Vladimir Souza Carvalho
Membro das Academias Sergipana e Itabaianense de Letras

Publicado em: 11/09/2021 06:45 Atualizado em:

A galinha ficava na primeira parte do quintal, numa atitude repetida: ia e vinha, apressada, à procura de uma brecha para passar para o outro lado, onde o ninho, em que deixava  cair o ovo, se localizava, na sombra de uns paus arriados na parede. Causava pena a sua aflição. A cerca, bem fechada, não lhe abria o menor espaço. Ela não cansava no ir e vir, sem mamãe permitir sua passagem. O termo que se usava era de estar choca. Daí, galinha choca.

Interessante que fazer ninhada não estava nos planos lá de casa. Nenhuma galinha chocou seus ovos, nem nenhum pinto nasceu. De novidade, apenas um casal de coelhos.

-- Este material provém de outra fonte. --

File: src/rtl/fifo_pkg.sv
// fifo_pkg: shared constants and helpers for the synchronous FIFO slice.
//   lvl_w(depth)  -- width of an occupancy count able to hold 0..depth
//   *_DEF         -- default parameter values used by sync_fifo
package fifo_pkg;

  localparam int DATA_W_DEF = 8;
  localparam int DEPTH_DEF  = 16;
  localparam int AF_LVL_DEF = DEPTH_DEF - 2;
  localparam int AE_LVL_DEF = 2;

  // One extra bit over the pointer width so that "completely full" (level
  // == depth) is representable alongside "empty" (level == 0).
  function automatic int lvl_w(input int depth);
    return $clog2(depth) + 1;
  endfunction

endpackage : fifo_pkg

File: src/rtl/fifo_mem.sv
// fifo_mem: simple dual-port storage array for sync_fifo.
//   One synchronous write port and one synchronous read port whose output
//   is registered, so the array maps onto distributed or block RAM.
// Ports:
//   clk    in  1       clock, rising edge
//   rst    in  1       synchronous active-high reset (read register only)
//   we     in  1       write enable
//   waddr  in  ADDR_W  write address
//   wdata  in  DATA_W  write word
//   re     in  1       read enable; rdata loads mem[raddr] on the edge
//   raddr  in  ADDR_W  read address
//   rdata  out DATA_W  registered read word, holds when re=0
module fifo_mem
  import fifo_pkg::*;
#(
  parameter int DATA_W = DATA_W_DEF,
  parameter int DEPTH  = DEPTH_DEF,
  parameter int ADDR_W = $clog2(DEPTH)
) (
  input  logic              clk,
  input  logic              rst,
  input  logic              we,
  input  logic [ADDR_W-1:0] waddr,
  input  logic [DATA_W-1:0] wdata,
  input  logic              re,
  input  logic [ADDR_W-1:0] raddr,
  output logic [DATA_W-1:0] rdata
);

  // Array contents are deliberately never reset so RAM inference stays legal.
  logic [DATA_W-1:0] mem_q [DEPTH];
  logic [DATA_W-1:0] rdata_q;
  logic [DATA_W-1:0] rdata_d;

  always_ff @(posedge clk) begin
    if (we) begin
      mem_q[waddr] <= wdata;
    end
  end

  always_comb begin
    rdata_d = rdata_q;
    if (re) begin
      rdata_d = mem_q[raddr];
    end
  end

  always_ff @(posedge clk) begin
    if (rst) begin
      rdata_q <= '0;
    end else begin
      rdata_q <= rdata_d;
    end
  end

  assign rdata = rdata_q;

endmodule : fifo_mem
File: config.mk
export PLATFORM = sky130hd
export DESIGN_NAME = mem_responder
export DESIGN_NICKNAME = d
export VERILOG_FILES = /design/src/rtl/mem_pkg.sv /design/src/rtl/mem_array.sv /design/src/rtl/mem_responder.sv
export SDC_FILE = /design/constraint.sdc
export NUM_CORES = 2
export LEC_CHECK = 0
export CORE_UTILIZATION = 50
export DETAILED_ROUTE_END_ITERATION = 8
export MAX_ROUTING_LAYER = met4
export PLACE_DENSITY = 0.68
export SETUP_SLACK_MARGIN = 0.15
export SLEW_MARGIN = 20
export SYNTH_ARGS = -nofsm -noshare
export SYNTH_HDL_FRONTEND = slang
export SYNTH_SLANG_ARGS = --single-unit
File: constraint.sdc
create_clock -name clk -period 4.4 [get_ports clk]
set_clock_uncertainty 0.1 [all_clocks]
set_input_delay 0.88 -clock clk [delete_from_list [all_inputs] [get_ports clk]]
set_output_delay 0.88 -clock clk [all_outputs]
set_load 0.01 [all_outputs]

Bosco, que sempre foi engenhoso na construção de algo, desde uma tomada na parede à arte de revelar retrato se utilizando de uma caixa com abertura devida onde a luz passava, fez, de madeira, uma casa no quintal para morada dos coelhos. E o casal não perdeu tempo. Uma ninhada de coelhos foi parida para a alegria de todos nós. Digo, minha e dele. O que não poderíamos esperar era por uma forte chuva, da noite para a madrugada, inundou o quintal, e... os filhotes  morreram afogados. De manhã cedo, a tragédia veio à lume. Só o jovem e desditoso casal se salvou.

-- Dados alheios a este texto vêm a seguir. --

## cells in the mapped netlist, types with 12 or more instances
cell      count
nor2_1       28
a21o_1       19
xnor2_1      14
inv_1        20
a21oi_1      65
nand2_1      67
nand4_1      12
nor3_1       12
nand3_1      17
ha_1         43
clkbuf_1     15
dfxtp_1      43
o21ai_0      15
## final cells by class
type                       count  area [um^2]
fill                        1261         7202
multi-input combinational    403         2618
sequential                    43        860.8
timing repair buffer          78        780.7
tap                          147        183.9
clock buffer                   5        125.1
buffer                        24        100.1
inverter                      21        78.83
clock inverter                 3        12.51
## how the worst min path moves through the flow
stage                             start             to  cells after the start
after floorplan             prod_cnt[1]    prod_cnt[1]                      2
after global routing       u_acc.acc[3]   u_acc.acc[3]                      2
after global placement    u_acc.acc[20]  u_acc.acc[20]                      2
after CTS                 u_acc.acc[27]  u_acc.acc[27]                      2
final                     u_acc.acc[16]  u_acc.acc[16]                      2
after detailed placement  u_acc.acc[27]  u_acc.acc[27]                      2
**src/rtl/node_injector.sv**
```systemverilog
// Terminal-side injection port: turns packet requests and payload words
// into head/body/tail flits and tracks per-VC downstream credits.
module node_injector #(
    parameter int num_vcs            = 4,
    parameter int buffer_size        = 8,
    parameter int max_payload_length = 4,
    parameter int flit_data_width    = 64,
    localparam int vc_idx_width    = $clog2(num_vcs),
    localparam int len_width       = $clog2(max_payload_length + 1),
    localparam int credit_width    = $clog2(buffer_size + 1),
    localparam int channel_width   = 1 + vc_idx_width + 2 + flit_data_width,
    localparam int flow_ctrl_width = 1 + vc_idx_width
) (
    input  logic                       clk,
    input  logic                       reset,
    input  logic                       pkt_valid,
    output logic                       pkt_ready,
    input  logic [vc_idx_width-1:0]    pkt_vc,
    input  logic [len_width-1:0]       pkt_len,
    input  logic [flit_data_width-1:0] pkt_head_data,
    input  logic                       pld_valid,
    output logic                       pld_ready,
    input  logic [flit_data_width-1:0] pld_data,
    output logic [channel_width-1:0]   channel_out,
    input  logic [flow_ctrl_width-1:0] flow_ctrl_in,
    output logic                       busy,
    output logic                       error
);

    localparam logic [1:0] IDLE = 2'd0;
    localparam logic [1:0] HEAD = 2'd1;
    localparam logic [1:0] BODY = 2'd2;

    logic [1:0]                 state;
    logic [vc_idx_width-1:0]    vc_q;
    logic [len_width-1:0]       len_q;
    logic [len_width-1:0]       remaining;
    logic [flit_data_width-1:0] head_q;
    logic [credit_width-1:0]    credit [num_vcs];

    logic                       credit_valid;
    logic [vc_idx_width-1:0]    credit_vc;
    logic                       has_credit;
    logic                       head_send;
    logic                       body_send;
    logic                       send;
    logic                       accept;
    logic                       oversize;
    logic                       flit_tail;
    logic [flit_data_width-1:0] flit_data;
    logic [num_vcs-1:0]         inc;
    logic [num_vcs-1:0]         dec;
    logic                       overflow;

    assign credit_valid = flow_ctrl_in[flow_ctrl_width-1];
    assign credit_vc    = flow_ctrl_in[vc_idx_width-1:0];

    assign pkt_ready = (state == IDLE);
    assign busy      = (state != IDLE);
    assign accept    = pkt_ready && pkt_valid;
    assign oversize  = pkt_len > len_width'(max_payload_length);

    assign has_credit = (credit[vc_q] != '0);
    assign head_send  = (state == HEAD) && has_credit;
    assign body_send  = (state == BODY) && has_credit && pld_valid;
    assign send       = head_send || body_send;
    assign pld_ready  = body_send;

    assign flit_tail = head_send ? (len_q == '0)
                                 : (remaining == len_width'(1));
    assign flit_data = head_send ? head_q : pld_data;

    // A send and a return on the same VC cancel out
    always_comb begin
        inc      = '0;
        dec      = '0;
        overflow = 1'b0;
        for (int v = 0; v < num_vcs; v++) begin
            inc[v] = credit_valid && (credit_vc == vc_idx_width'(v));
            dec[v] = send && (vc_q == vc_idx_width'(v));
            if (inc[v] && !dec[v] &&
                credit[v] == credit_width'(buffer_size))
                overflow = 1'b1;
        end
    end

    always_ff @(posedge clk or negedge reset) begin
        if (!reset) begin
            for (int v = 0; v < num_vcs; v++)
                credit[v] <= credit_width'(buffer_size);
        end else begin
            for (int v = 0; v < num_vcs; v++) begin
                if (inc[v] && !dec[v]) begin
                    if (credit[v] != credit_width'(buffer_size))
                        credit[v] <= credit[v] + 1'b1;
                end else if (dec[v] && !inc[v]) begin
                    credit[v] <= credit[v] - 1'b1;
                end
            end
        end
    end

    always_ff @(posedge clk or negedge reset) begin
        if (!reset) begin
            state       <= IDLE;
            vc_q        <= '0;
            len_q       <= '0;
            remaining   <= '0;
            head_q      <= '0;
            channel_out <= '0;
            error       <= 1'b0;
        end else begin
            error <= error || overflow || (accept && oversize);
            if (send)
                channel_out <= {1'b1, vc_q, head_send, flit_tail, flit_data};
            else
                channel_out <= '0;
            unique case (state)
                IDLE: begin
                    if (pkt_valid) begin
                        vc_q   <= pkt_vc;
                        head_q <= pkt_head_data;
                        len_q  <= oversize ? len_width'(max_payload_length)
                                           : pkt_len;
                        state  <= HEAD;
                    end
                end
                HEAD: begin
                    if (head_send) begin
                        remaining <= len_q;
                        state     <= (len_q == '0) ? IDLE : BODY;
                    end
                end
                BODY: begin
                    if (body_send) begin
                        remaining <= remaining - 1'b1;
                        if (remaining == len_width'(1))
                            state <= IDLE;
                    end
                end
                default: state <= IDLE;
            endcase
        end
    end

endmodule

```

Na primeira parte do quintal, em certa época, uma dupla de patos marcou presença, fuçando o rego, onde a água do banheiro e da lavandeira passava. Não se misturavam com as poucas galinhas que ali ficavam. Nem tampouco abriam confronto. Se morreram da morte morrida ou da morte matada, na faca de mamãe, para o regalo da fome dos cinco habitantes da casa, é fato que me escapa. Pato nenhum mais foi criado no quintal.     

Na fazenda de vovô Aristides, em Itaporanga, lá pelos idos da década de cinquenta, numa temporada de umas três semanas, vi minhas tias, de manhã cedo, de mamadeira na mão, darem leite a um carneiro. O termo que a ele se referiam era de enjeitado. A mãe não o quis criar, e, elas, então, com o leite, substituíam as tetas maternas. O que era enjeitado, eu não aquilatava.

Desse minúsculo zoológico, o susto, perto do final de 1956. A gata pariu na porta do banheiro. Sem querer, presenciei o parto. Gato por gato, minusculamente expelido, e eu, bestificado, vi depois a mãe a lamber  um por um e a ajeitá-los. Um deles ficou, ganhando o nome de Bolinha. Só muito tempo depois, já de bigode na cara, tive consciência do ato que testemunhara.